Client Setup
The ws-kit client provides a type-safe browser WebSocket client that reuses the same message schemas as your server.
Installation
Choose your validator and install the client:
# With Zod
bun add @ws-kit/client @ws-kit/zod zod
# With Valibot (smaller bundle size)
bun add @ws-kit/client @ws-kit/valibot valibotQuick Start
1. Share Schemas
Define message schemas once, import in both client and server:
// shared/schemas.ts
import { z, message } from "@ws-kit/zod";
export const Hello = message("HELLO", { name: z.string() });
export const HelloReply = message("HELLO_REPLY", { greeting: z.string() });2. Create the Client
// client.ts
import { wsClient } from "@ws-kit/client/zod";
import { Hello, HelloReply } from "./shared/schemas";
const client = wsClient({
url: "wss://api.example.com/ws",
});
// Connect
await client.connect();
// Send a message (fire-and-forget)
// Returns true if sent/queued, false if dropped
const sent = client.send(Hello, { name: "Alice" });
// Listen for replies
client.on(HelloReply, (msg) => {
// ✅ msg.payload.greeting is typed as string
console.log(msg.payload.greeting);
});
// Gracefully disconnect
await client.close();3. Use Schemas on Server
// server.ts
import { createRouter } from "@ws-kit/zod";
import { serve } from "@ws-kit/bun";
import { Hello, HelloReply } from "./shared/schemas";
const router = createRouter();
router.on(Hello, (ctx) => {
// ✅ ctx.payload.name is typed as string
ctx.send(HelloReply, {
greeting: `Hello, ${ctx.payload.name}!`,
});
});
serve(router, { port: 3000 });Request/Response (RPC)

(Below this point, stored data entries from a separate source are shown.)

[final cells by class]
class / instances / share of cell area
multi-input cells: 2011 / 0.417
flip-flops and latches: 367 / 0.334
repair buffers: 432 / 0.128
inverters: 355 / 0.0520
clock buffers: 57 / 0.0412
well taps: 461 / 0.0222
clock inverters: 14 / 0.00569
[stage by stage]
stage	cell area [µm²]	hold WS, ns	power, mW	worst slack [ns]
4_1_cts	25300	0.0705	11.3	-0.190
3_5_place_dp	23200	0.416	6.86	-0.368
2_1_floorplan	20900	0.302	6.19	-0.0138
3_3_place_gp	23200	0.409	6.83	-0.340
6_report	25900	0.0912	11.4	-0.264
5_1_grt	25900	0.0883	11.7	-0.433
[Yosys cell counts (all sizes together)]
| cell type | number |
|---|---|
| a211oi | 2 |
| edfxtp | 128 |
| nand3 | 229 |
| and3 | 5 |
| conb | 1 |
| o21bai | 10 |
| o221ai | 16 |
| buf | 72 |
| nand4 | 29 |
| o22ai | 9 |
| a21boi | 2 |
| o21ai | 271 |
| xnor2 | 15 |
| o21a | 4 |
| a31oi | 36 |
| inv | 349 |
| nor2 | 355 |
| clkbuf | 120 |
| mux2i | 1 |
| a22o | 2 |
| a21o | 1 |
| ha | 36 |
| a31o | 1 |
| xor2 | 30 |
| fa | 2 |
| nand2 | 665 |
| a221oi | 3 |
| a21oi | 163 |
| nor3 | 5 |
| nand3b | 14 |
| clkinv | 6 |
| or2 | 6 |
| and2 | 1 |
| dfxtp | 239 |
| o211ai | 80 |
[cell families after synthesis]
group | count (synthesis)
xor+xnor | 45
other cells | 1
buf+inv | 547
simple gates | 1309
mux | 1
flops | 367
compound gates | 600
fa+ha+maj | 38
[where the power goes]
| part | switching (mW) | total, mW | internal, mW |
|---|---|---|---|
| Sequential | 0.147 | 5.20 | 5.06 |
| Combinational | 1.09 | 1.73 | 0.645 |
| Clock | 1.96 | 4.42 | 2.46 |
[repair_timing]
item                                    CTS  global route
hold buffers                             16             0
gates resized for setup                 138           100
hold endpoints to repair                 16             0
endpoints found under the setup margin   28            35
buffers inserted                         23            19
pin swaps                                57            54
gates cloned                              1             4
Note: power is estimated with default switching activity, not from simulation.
--- src/cd_dma_pkg.sv ---
// CD system controller DMA definitions
// Transfer modes, engine states, microcode words and DMA structures
package cd_dma_pkg;

	typedef enum logic [1:0] {
		dma_copy_cd_word,	// Sector cache to memory
		dma_copy_word,	// Memory to memory
		dma_fill
	} dma_mode_e;

	typedef enum logic [3:0] {
		idle, br, wait_bg, wait_as, start,
		cache_rd_h, cache_rd_l,
		rd, rd_wait, rd_done,
		wr, wr_done, step
	} dma_state_e;

	// First microcode word seen from the BIOS for each mode
	localparam logic [15:0] mc_cd_a = 16'hFF89;
	localparam logic [15:0] mc_cd_b = 16'hFFC5;
	localparam logic [15:0] mc_copy_a = 16'hFE6D;
	localparam logic [15:0] mc_copy_b = 16'hFE3D;
	localparam logic [15:0] mc_fill_a = 16'hFFCD;
	localparam logic [15:0] mc_fill_b = 16'hFFDD;

	typedef struct packed {
		logic [23:0] addr_a;
		logic [23:0] addr_b;
		logic [15:0] value;	// Fill word
		logic [31:0] count;	// In words
		dma_mode_e mode;
	} dma_setup_t;

	typedef struct packed {
		logic rd;
		logic wr;
		logic [23:0] addr_in;	// Read side
		logic [23:0] addr_out;	// Write side
		logic [15:0] data_out;
	} dma_mem_t;

endpackage

--- src/cd_transfer_decode.sv ---
// Upload zone decoder, per-area read and write strobes for CPU or DMA accesses
`timescale 1ns/1ps

module cd_transfer_decode (
	input cd_bus_pkg::cpu_bus_t cpu,
	input cd_bus_pkg::tr_map_t tr_map,
	input cd_dma_pkg::dma_mem_t dma_mem,
	input logic dma_running,
	output cd_bus_pkg::tr_strobe_t tr_strobe
);
	import cd_bus_pkg::*;

	logic [23:0] addr;
	logic acc_rd, acc_wr, zone;
	logic sel_spr, sel_pcm, sel_z80, sel_fix;

	// DMA owns the bus while running
	always_comb
	begin
		if (dma_running)
		begin
			addr = dma_mem.rd ? dma_mem.addr_in : dma_mem.addr_out;
			acc_rd = dma_mem.rd;
			acc_wr = dma_mem.wr;
		end
		else
		begin
			addr = {cpu.addr, 1'b0};
			acc_rd = cpu.rw & ~(cpu.nlds & cpu.nuds);
			acc_wr = ~cpu.rw & ~(cpu.nlds & cpu.nuds);
		end
	end

	assign zone = (addr[23:20] == upload_zone);
	assign sel_spr = zone & (tr_map.area == area_spr) & tr_map.use_spr;
	assign sel_pcm = zone & (tr_map.area == area_pcm) & tr_map.use_pcm;
	assign sel_z80 = zone & (tr_map.area == area_z80) & tr_map.use_z80;
	assign sel_fix = zone & (tr_map.area == area_fix) & tr_map.use_fix;

	assign tr_strobe = '{wr_spr: acc_wr & sel_spr, wr_pcm: acc_wr & sel_pcm,
		wr_z80: acc_wr & sel_z80, wr_fix: acc_wr & sel_fix,
		rd_spr: acc_rd & sel_spr, rd_pcm: acc_rd & sel_pcm,
		rd_z80: acc_rd & sel_z80, rd_fix: acc_rd & sel_fix};

endmodule

--- config.mk ---
export PLATFORM = sky130hd
export DESIGN_NAME = cd_transfer_decode
export DESIGN_NICKNAME = d
export VERILOG_FILES = /design/src/cd_bus_pkg.sv /design/src/cd_dma_pkg.sv /design/src/cd_transfer_decode.sv
export SDC_FILE = /design/constraint.sdc
export NUM_CORES = 1
export LEC_CHECK = 0
export BUFFER_PORTS_ARGS = -buffer_cell sky130_fd_sc_hd__buf_2
export CORE_AREA = 2 2 48 50
export DETAILED_ROUTE_END_ITERATION = 8
export DIE_AREA = 0 0 50 52
export GPL_ROUTABILITY_DRIVEN = 1
export PLACE_DENSITY = 0.72
export RECOVER_POWER = 25
export SLEW_MARGIN = 15
export SYNTH_ARGS = -nofsm -noshare
export SYNTH_HDL_FRONTEND = slang
export SYNTH_SLANG_ARGS = --single-unit
--- constraint.sdc ---
create_clock -name vclk -period 1.9
set_input_delay 0.095 -clock vclk [all_inputs]
set_output_delay 0.095 -clock vclk [all_outputs]
set_load 0.02 [all_outputs]
`src/cd_dma_pkg.sv`:
```
// CD system controller DMA definitions
// Transfer modes, engine states, microcode words and DMA structures
package cd_dma_pkg;

	typedef enum logic [1:0] {
		dma_copy_cd_word,	// Sector cache to memory
		dma_copy_word,	// Memory to memory
		dma_fill
	} dma_mode_e;

	typedef enum logic [3:0] {
		idle, br, wait_bg, wait_as, start,
		cache_rd_h, cache_rd_l,
		rd, rd_wait, rd_done,
		wr, wr_done, step
	} dma_state_e;

	// First microcode word seen from the BIOS for each mode
	localparam logic [15:0] mc_cd_a = 16'hFF89;
	localparam logic [15:0] mc_cd_b = 16'hFFC5;
	localparam logic [15:0] mc_copy_a = 16'hFE6D;
	localparam logic [15:0] mc_copy_b = 16'hFE3D;
	localparam logic [15:0] mc_fill_a = 16'hFFCD;
	localparam logic [15:0] mc_fill_b = 16'hFFDD;

	typedef struct packed {
		logic [23:0] addr_a;
		logic [23:0] addr_b;
		logic [15:0] value;	// Fill word
		logic [31:0] count;	// In words
		dma_mode_e mode;
	} dma_setup_t;

	typedef struct packed {
		logic rd;
		logic wr;
		logic [23:0] addr_in;	// Read side
		logic [23:0] addr_out;	// Write side
		logic [15:0] data_out;
	} dma_mem_t;

endpackage

```
`src/cd_dma_engine.sv`:
```
// CD DMA engine
// Takes over the 68000 bus and runs cache copy, word copy and fill transfers
`timescale 1ns/1ps

module cd_dma_engine (
	input logic clk_sys,
	input logic nRESET,
	input logic cpu_clk_en,
	input cd_dma_pkg::dma_setup_t dma_setup,
	input logic dma_start,
	input logic nbg,
	input logic nas,
	input logic dtack_n,
	input logic sdram_busy,
	input logic [15:0] dma_data_in,
	input logic [7:0] cache_dout,
	output cd_dma_pkg::dma_mem_t dma_mem,
	output logic dma_running,
	output logic nbr,
	output logic nbgack,
	output logic [10:0] cache_rd_addr
);
	import cd_dma_pkg::*;

	dma_state_e state;
	dma_mode_e mode_q;
	logic start_prev;
	logic have_data;	// Read half of a word done
	logic [31:0] count_run;
	logic [15:0] rd_data;
	logic mem_rd, mem_wr;
	logic [23:0] addr_in, addr_out;
	logic [15:0] data_out;

	assign dma_mem = '{rd: mem_rd, wr: mem_wr, addr_in: addr_in,
		addr_out: addr_out, data_out: data_out};

	always_ff @(posedge clk_sys or negedge nRESET)
	begin
		if (!nRESET)
		begin
			state <= idle;
			start_prev <= 1'b0;
			nbr <= 1'b1;
			nbgack <= 1'b1;
			dma_running <= 1'b0;
			mem_rd <= 1'b0;
			mem_wr <= 1'b0;
		end
		else
		begin
			start_prev <= dma_start;

			if (dma_start && !start_prev && state == idle)
			begin
				state <= br;
				mode_q <= dma_setup.mode;
				count_run <= dma_setup.count;
				have_data <= 1'b0;
				cache_rd_addr <= '0;
				addr_in <= dma_setup.addr_a;
				addr_out <= (dma_setup.mode == dma_copy_word) ? dma_setup.addr_b : dma_setup.addr_a;
				data_out <= dma_setup.value;
			end
			else if (cpu_clk_en)
			begin
				case (state)
					br:
					begin
						nbr <= 1'b0;
						state <= wait_bg;
					end
					wait_bg: if (!nbg) state <= wait_as;
					wait_as:
					if (nas && dtack_n)	// Last CPU cycle finished
					begin
						nbr <= 1'b1;
						nbgack <= 1'b0;
						dma_running <= 1'b1;
						state <= start;
					end
					start:
					if (count_run == '0)
					begin
						nbgack <= 1'b1;
						dma_running <= 1'b0;
						state <= idle;
					end
					else
					begin
						case (mode_q)
							dma_copy_cd_word, dma_copy_word:
							if (have_data)
							begin
								data_out <= rd_data;
								state <= wr;
							end
							else
								state <= (mode_q == dma_copy_word) ? rd : cache_rd_h;
							dma_fill: state <= wr;
							default: state <= step;
						endcase
					end
					cache_rd_h:
					begin
						rd_data[15:8] <= cache_dout;	// Even byte first
						cache_rd_addr <= cache_rd_addr + 1'b1;
						state <= cache_rd_l;
					end
					cache_rd_l:
					begin
						rd_data[7:0] <= cache_dout;
						cache_rd_addr <= cache_rd_addr + 1'b1;
						have_data <= 1'b1;
						state <= start;
					end
					rd:
					begin
						mem_rd <= 1'b1;
						state <= rd_wait;
					end
					rd_wait: if (!sdram_busy) state <= rd_done;
					rd_done:
					begin
						mem_rd <= 1'b0;
						rd_data <= dma_data_in;
						addr_in <= addr_in + 24'd2;
						have_data <= 1'b1;
						state <= start;
					end
					wr:
					begin
						mem_wr <= 1'b1;
						state <= wr_done;
					end
					wr_done:
					if (!sdram_busy)
					begin
						mem_wr <= 1'b0;
						addr_out <= addr_out + 24'd2;
						state <= step;
					end
					step:
					begin
						count_run <= count_run - 1'b1;
						have_data <= 1'b0;
						state <= start;
					end
					default: ;
				endcase
			end
		end
	end

	a_rd_wr_excl: assert property (@(posedge clk_sys) disable iff (!nRESET)
		!(mem_rd && mem_wr));

endmodule

```
## src/cd_bus_pkg.sv

```systemverilog
// CD system controller host bus definitions
// 68000 bus, transfer area mapping, upload strobes and register address map
package cd_bus_pkg;

	typedef struct packed {
		logic [23:1] addr;	// Word address
		logic [15:0] data;
		logic rw;
		logic nas;
		logic nlds;
		logic nuds;
	} cpu_bus_t;

	typedef enum logic [2:0] {
		area_spr = 3'd0,
		area_pcm = 3'd1,
		area_z80 = 3'd4,
		area_fix = 3'd5
	} tr_area_e;

	typedef struct packed {
		logic [2:0] area;
		logic use_spr;
		logic use_pcm;
		logic use_z80;
		logic use_fix;
	} tr_map_t;

	typedef struct packed {
		logic wr_spr;
		logic wr_pcm;
		logic wr_z80;
		logic wr_fix;
		logic rd_spr;
		logic rd_pcm;
		logic rd_z80;
		logic rd_fix;
	} tr_strobe_t;

	// ========================================
	// Address map
	// ========================================
	localparam logic [11:0] reg_page = 12'hFF0;	// addr[23:12]
	localparam logic [3:0] upload_zone = 4'hE;	// addr[23:20]

	// Word offsets, addr[11:1]
	localparam logic [10:0] reg_dma_ctrl = 11'h030;	// FF0061
	localparam logic [10:0] reg_dma_addr_a_h = 11'h032;
	localparam logic [10:0] reg_dma_addr_a_l = 11'h033;
	localparam logic [10:0] reg_dma_addr_b_h = 11'h034;
	localparam logic [10:0] reg_dma_addr_b_l = 11'h035;
	localparam logic [10:0] reg_dma_value = 11'h036;	// FF006C
	localparam logic [10:0] reg_dma_count_h = 11'h038;
	localparam logic [10:0] reg_dma_count_l = 11'h039;
	localparam logic [10:0] reg_dma_microcode = 11'h03F;	// FF007E
	localparam logic [10:0] reg_tr_area = 11'h082;	// FF0105
	localparam logic [10:0] reg_map_spr = 11'h090;
	localparam logic [10:0] reg_map_pcm = 11'h091;
	localparam logic [10:0] reg_map_z80 = 11'h093;
	localparam logic [10:0] reg_map_fix = 11'h094;
	localparam logic [10:0] reg_unmap_spr = 11'h0A0;
	localparam logic [10:0] reg_unmap_pcm = 11'h0A1;
	localparam logic [10:0] reg_unmap_z80 = 11'h0A3;
	localparam logic [10:0] reg_unmap_fix = 11'h0A4;
	localparam logic [10:0] reg_bank_spr = 11'h0D0;	// FF01A1
	localparam logic [10:0] reg_bank_pcm = 11'h0D1;	// FF01A3

	localparam int sector_bytes = 2048;

endpackage

```

## src/cd_dma_pkg.sv

```systemverilog
// CD system controller DMA definitions
// Transfer modes, engine states, microcode words and DMA structures
package cd_dma_pkg;

	typedef enum logic [1:0] {
		dma_copy_cd_word,	// Sector cache to memory
		dma_copy_word,	// Memory to memory
		dma_fill
	} dma_mode_e;

	typedef enum logic [3:0] {
		idle, br, wait_bg, wait_as, start,
		cache_rd_h, cache_rd_l,
		rd, rd_wait, rd_done,
		wr, wr_done, step
	} dma_state_e;

	// First microcode word seen from the BIOS for each mode
	localparam logic [15:0] mc_cd_a = 16'hFF89;
	localparam logic [15:0] mc_cd_b = 16'hFFC5;
	localparam logic [15:0] mc_copy_a = 16'hFE6D;
	localparam logic [15:0] mc_copy_b = 16'hFE3D;
	localparam logic [15:0] mc_fill_a = 16'hFFCD;
	localparam logic [15:0] mc_fill_b = 16'hFFDD;

	typedef struct packed {
		logic [23:0] addr_a;
		logic [23:0] addr_b;
		logic [15:0] value;	// Fill word
		logic [31:0] count;	// In words
		dma_mode_e mode;
	} dma_setup_t;

	typedef struct packed {
		logic rd;
		logic wr;
		logic [23:0] addr_in;	// Read side
		logic [23:0] addr_out;	// Write side
		logic [15:0] data_out;
	} dma_mem_t;

endpackage

```

## src/cd_host_regs.sv

```systemverilog
// CD host register file
// 68000 register writes, DMA setup and start, transfer mapping, upload latch
`timescale 1ns/1ps

module cd_host_regs (
	input logic clk_sys,
	input logic nRESET,
	input logic cpu_clk_en,
	input cd_bus_pkg::cpu_bus_t cpu,
	output cd_dma_pkg::dma_setup_t dma_setup,
	output logic dma_start,
	output cd_bus_pkg::tr_map_t tr_map,
	output logic [1:0] bank_spr,
	output logic bank_pcm,
	output logic [15:0] tr_wr_data,
	output logic [19:1] tr_wr_addr
);
	import cd_bus_pkg::*;
	import cd_dma_pkg::*;

	logic nlds_prev, nuds_prev;
	logic strobe_fall;
	logic word_wr, lo_wr;
	logic [15:0] microcode;
	logic mc_known;
	dma_mode_e mc_mode;

	assign strobe_fall = (nlds_prev & ~cpu.nlds) | (nuds_prev & ~cpu.nuds);
	assign word_wr = ~cpu.nuds & ~cpu.nlds;
	assign lo_wr = ~cpu.nlds;	// Odd byte lane

	// Only microcode word 0 selects the mode
	always_comb
	begin
		mc_known = 1'b1;
		mc_mode = dma_copy_cd_word;
		case (microcode)
			mc_cd_a, mc_cd_b: mc_mode = dma_copy_cd_word;
			mc_copy_a, mc_copy_b: mc_mode = dma_copy_word;
			mc_fill_a, mc_fill_b: mc_mode = dma_fill;
			default: mc_known = 1'b0;
		endcase
	end

	always_ff @(posedge clk_sys or negedge nRESET)
	begin
		if (!nRESET)
		begin
			nlds_prev <= 1'b1;
			nuds_prev <= 1'b1;
			dma_start <= 1'b0;
			tr_map <= '0;
			bank_spr <= 2'd0;
			bank_pcm <= 1'b0;
		end
		else if (cpu_clk_en)
		begin
			nlds_prev <= cpu.nlds;
			nuds_prev <= cpu.nuds;
			dma_start <= 1'b0;	// One period only

			if (strobe_fall && !cpu.rw && cpu.addr[23:12] == reg_page)
			begin
				case (cpu.addr[11:1])
					reg_dma_ctrl:
					if (cpu.nuds && lo_wr && cpu.data[6] && mc_known)
					begin
						dma_start <= 1'b1;
						dma_setup.mode <= mc_mode;
					end
					reg_dma_addr_a_h: if (word_wr) dma_setup.addr_a[23:16] <= cpu.data[7:0];
					reg_dma_addr_a_l: if (word_wr) dma_setup.addr_a[15:0] <= cpu.data;
					reg_dma_addr_b_h: if (word_wr) dma_setup.addr_b[23:16] <= cpu.data[7:0];
					reg_dma_addr_b_l: if (word_wr) dma_setup.addr_b[15:0] <= cpu.data;
					reg_dma_value: if (word_wr) dma_setup.value <= cpu.data;
					reg_dma_count_h: if (word_wr) dma_setup.count[31:16] <= cpu.data;
					reg_dma_count_l: if (word_wr) dma_setup.count[15:0] <= cpu.data;
					reg_dma_microcode: if (word_wr) microcode <= cpu.data;
					reg_tr_area: if (lo_wr) tr_map.area <= cpu.data[2:0];
					reg_map_spr: if (lo_wr) tr_map.use_spr <= 1'b1;
					reg_map_pcm: if (lo_wr) tr_map.use_pcm <= 1'b1;
					reg_map_z80: if (lo_wr) tr_map.use_z80 <= 1'b1;
					reg_map_fix: if (lo_wr) tr_map.use_fix <= 1'b1;
					reg_unmap_spr: if (lo_wr) tr_map.use_spr <= 1'b0;
					reg_unmap_pcm: if (lo_wr) tr_map.use_pcm <= 1'b0;
					reg_unmap_z80: if (lo_wr) tr_map.use_z80 <= 1'b0;
					reg_unmap_fix: if (lo_wr) tr_map.use_fix <= 1'b0;
					reg_bank_spr: if (lo_wr) bank_spr <= cpu.data[1:0];
					reg_bank_pcm: if (lo_wr) bank_pcm <= cpu.data[0];
					default: ;
				endcase
			end
			else if (strobe_fall && !cpu.rw && cpu.addr[23:20] == upload_zone)
			begin
				// Upload zone write, forwarded as is
				tr_wr_data <= cpu.data;
				tr_wr_addr <= cpu.addr[19:1];
			end
		end
	end

	// The engine relies on a single pulse per start write
	a_start_pulse: assert property (@(posedge clk_sys) disable iff (!nRESET)
		cpu_clk_en && dma_start |=> !dma_start);

endmodule

```

## config.mk

```make
export PLATFORM = sky130hd
export DESIGN_NAME = cd_host_regs
export DESIGN_NICKNAME = d
export VERILOG_FILES = /design/src/cd_bus_pkg.sv /design/src/cd_dma_pkg.sv /design/src/cd_host_regs.sv
export SDC_FILE = /design/constraint.sdc
export NUM_CORES = 1
export LEC_CHECK = 0
export BUFFER_PORTS_ARGS = -buffer_cell sky130_fd_sc_hd__buf_2
export CAP_MARGIN = 20
export CORE_UTILIZATION = 44
export DETAILED_ROUTE_END_ITERATION = 8
export MAX_ROUTING_LAYER = met4
export PLACE_DENSITY = 0.77
export SKIP_LAST_GASP = 1
export SYNTH_ARGS = -nofsm -noshare
export SYNTH_HDL_FRONTEND = slang
export SYNTH_SLANG_ARGS = --single-unit
```

## constraint.sdc

```tcl
create_clock -name clk_sys -period 3.3 [get_ports clk_sys]
set_input_delay 0.99 -clock clk_sys [delete_from_list [all_inputs] [get_ports clk_sys]]
set_output_delay 0.99 -clock clk_sys [all_outputs]
set_load 0.005 [all_outputs]
```

==> results of run 1 <==
## Yosys cell counts
master | number | area, um2
edfxtp_1 | 149 | 4474
dfrtp_1 | 11 | 275.3
nor4_1 | 11 | 68.82
inv_1 | 7 | 26.28
mux2_1 | 6 | 67.56
nand2_1 | 5 | 18.77
nand3_1 | 5 | 25.02
nor2_1 | 5 | 18.77
nor2b_1 | 5 | 31.28
mux2i_1 | 4 | 40.04
nand2b_1 | 4 | 25.02
nand4_1 | 4 | 25.02
nor3_1 | 3 | 15.01
nor4b_1 | 3 | 26.28
and3_1 | 2 | 12.51
dfstp_2 | 2 | 52.55
mux2_2 | 2 | 22.52
nor3b_1 | 2 | 15.01
or4_1 | 2 | 15.01
or4b_1 | 2 | 20.02
a21oi_1 | 1 | 5.000
and2_1 | 1 | 6.260
and3b_1 | 1 | 8.760
buf_2 | 1 | 5.000
clkbuf_1 | 1 | 3.750
nand3b_1 | 1 | 7.510
nand4b_1 | 1 | 8.760
nor4_2 | 1 | 12.51
nor4_4 | 1 | 21.27
nor4bb_1 | 1 | 10.01
o2111a_1 | 1 | 11.26
o211ai_1 | 1 | 7.510
o21ai_0 | 1 | 5.000
o21ai_2 | 1 | 8.760
o22ai_1 | 1 | 6.260
or4_4 | 1 | 11.26
or4b_2 | 1 | 10.01
or4b_4 | 1 | 13.76
xnor2_1 | 1 | 8.760
xor2_1 | 1 | 8.760
## per-layer routing
layer	global-route usage	vias to the layer above
met2	0.3252	138
li1	-	1464
met5	-	-
met4	0.06930	0
met3	0.05356	12
met1	0.2350	1589
## registers in the layout, indices dropped and copies added, names as in the netlist
| register | count |
|---|---|
| nuds_prev | 1 |
| dma_start | 1 |
| tr_wr_addr | 19 |
| nlds_prev | 1 |
| microcode | 16 |
| bank_pcm | 1 |
| bank_spr | 2 |
| dma_setup | 98 |
| tr_wr_data | 16 |
| tr_map | 7 |
## where the power goes
part	switching (mW)	internal, mW	leakage (nW)
clock network	0.808	1.14	0.292
logic	0.0605	0.0324	1.07
registers	0.00113	2.24	1.50
total	0.870	3.42	2.86
## cell families after synthesis
family / count (synthesis)
DFF: 162
buffers and inverters: 9
AOI/OAI and AO/OA: 6
muxes: 12
xor gates and xnor gates: 2
and+or+nand+nor: 63
## critical path, stage by stage
cell and delay [ns]:
buf_2 0.11, nor4_1 0.26, buf_4 0.17, o2111a_1 0.24
nand3_1 0.31, nor4_4 0.32, buf_4 0.28
## worst max path at each step
stage	endpoint	slack (ns)
final	dma_setup[35]	0.70
after global routing	dma_setup[36]	0.56
after CTS	dma_setup[36]	0.71
after detailed placement	tr_map[5]	0.27
after global placement	dma_setup[39]	0.27
after floorplan	dma_setup[50]	0.003
## placed cells by master, fill, tap and decap left out, types with 2 or more instances in the layout
cell type  Yosys  final
buf_4          0     14
nor4_4         1      2
nand2b_1       4      4
mux2_1         6      6
clkbuf_16      0     17
nor4_2         1      2
nor4_1        11      9
inv_6          0      5
nand3_1        5      5
mux2i_1        4      4
or4_1          2      2
mux2_2         2      2
nor3_1         3      2
inv_1          7      7
nor2_1         5      4
dfstp_2        2      2
and3_1         2      2
or4b_1         2      2
clkinv_4       0      2
buf_12         0      2
nor4b_1        3      2
inv_8          0      3
dfrtp_1       11     11
edfxtp_1     149    149
nand4_1        4      4
buf_2          1    188
nand2_1        5      5
bufinv_16      0      2
nor3b_1        2      2
nor2b_1        5      5
## layout make-up
class / instances / area (um2)
sequential: 162 / 4802
fill: 892 / 4669
timing repair buffer: 204 / 1086
multi-input combinational: 83 / 668.1
clock buffer: 18 / 429.2
tap: 168 / 210.2
clock inverter: 14 / 167.7
inverter: 7 / 26.28
antenna: 1 / 2.502
## metrics by stage
stage,util,hold WS (ns),std cells,cell area [um2],setup WS (ns)
after floorplan,-,0.4828,254,5473,0.002505
after global placement,0.5632,0.4677,624,6793,0.2655
after detailed placement,0.5632,0.4724,624,6793,0.2723
after CTS,0.6127,0.3816,656,7390,0.7086
after global routing,0.6129,0.3818,657,7392,0.5567
final,0.6129,0.3983,657,7392,0.7045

For request/response patterns, use the request() method with an explicit response schema:
// Request with explicit response schema
const reply = await client.request(
Hello, // Request message
{ name: "Alice" }, // Request payload
HelloReply, // Response message
{
timeoutMs: 5000, // Optional timeout
},
);
console.log(reply.payload.greeting); // ✅ Fully typedOr use the rpc() helper to bind request and response at schema creation time:
import { z, rpc } from "@ws-kit/zod";
// Define RPC schema - binds request to response
const Hello = rpc("HELLO", { name: z.string() }, "HELLO_REPLY", {
greeting: z.string(),
});
// Response type is inferred automatically
const reply = await client.request(Hello, { name: "Alice" });For streaming responses with progress updates, see Client API Reference - Streaming Responses.
Core API
The client provides three main APIs:
- Connection:
connect(),close(),isConnected,onState(),onceOpen() - Messaging:
send()for fire-and-forget,request()for request/response (RPC) - Handlers:
on()to register message handlers,onUnhandled()for unknown messages,onError()for centralized error handling
See Client API Reference for complete API documentation including connection state machine, streaming responses with onProgress, and advanced options like autoConnect and pendingRequestsLimit.
Authentication
Use token-based authentication via query parameters or WebSocket protocol headers:
const client = wsClient({
url: "wss://api.example.com/ws",
auth: {
getToken: async () => localStorage.getItem("token"),
attach: "query", // or "protocol"
},
});For complete authentication patterns, server setup, protocol merging, and edge cases, see Client Authentication Guide.
Message Queueing
Messages are automatically queued while connecting or offline:
const client = wsClient({
url: "wss://api.example.com/ws",
queue: "drop-newest", // "drop-newest" (default), "drop-oldest", or "off"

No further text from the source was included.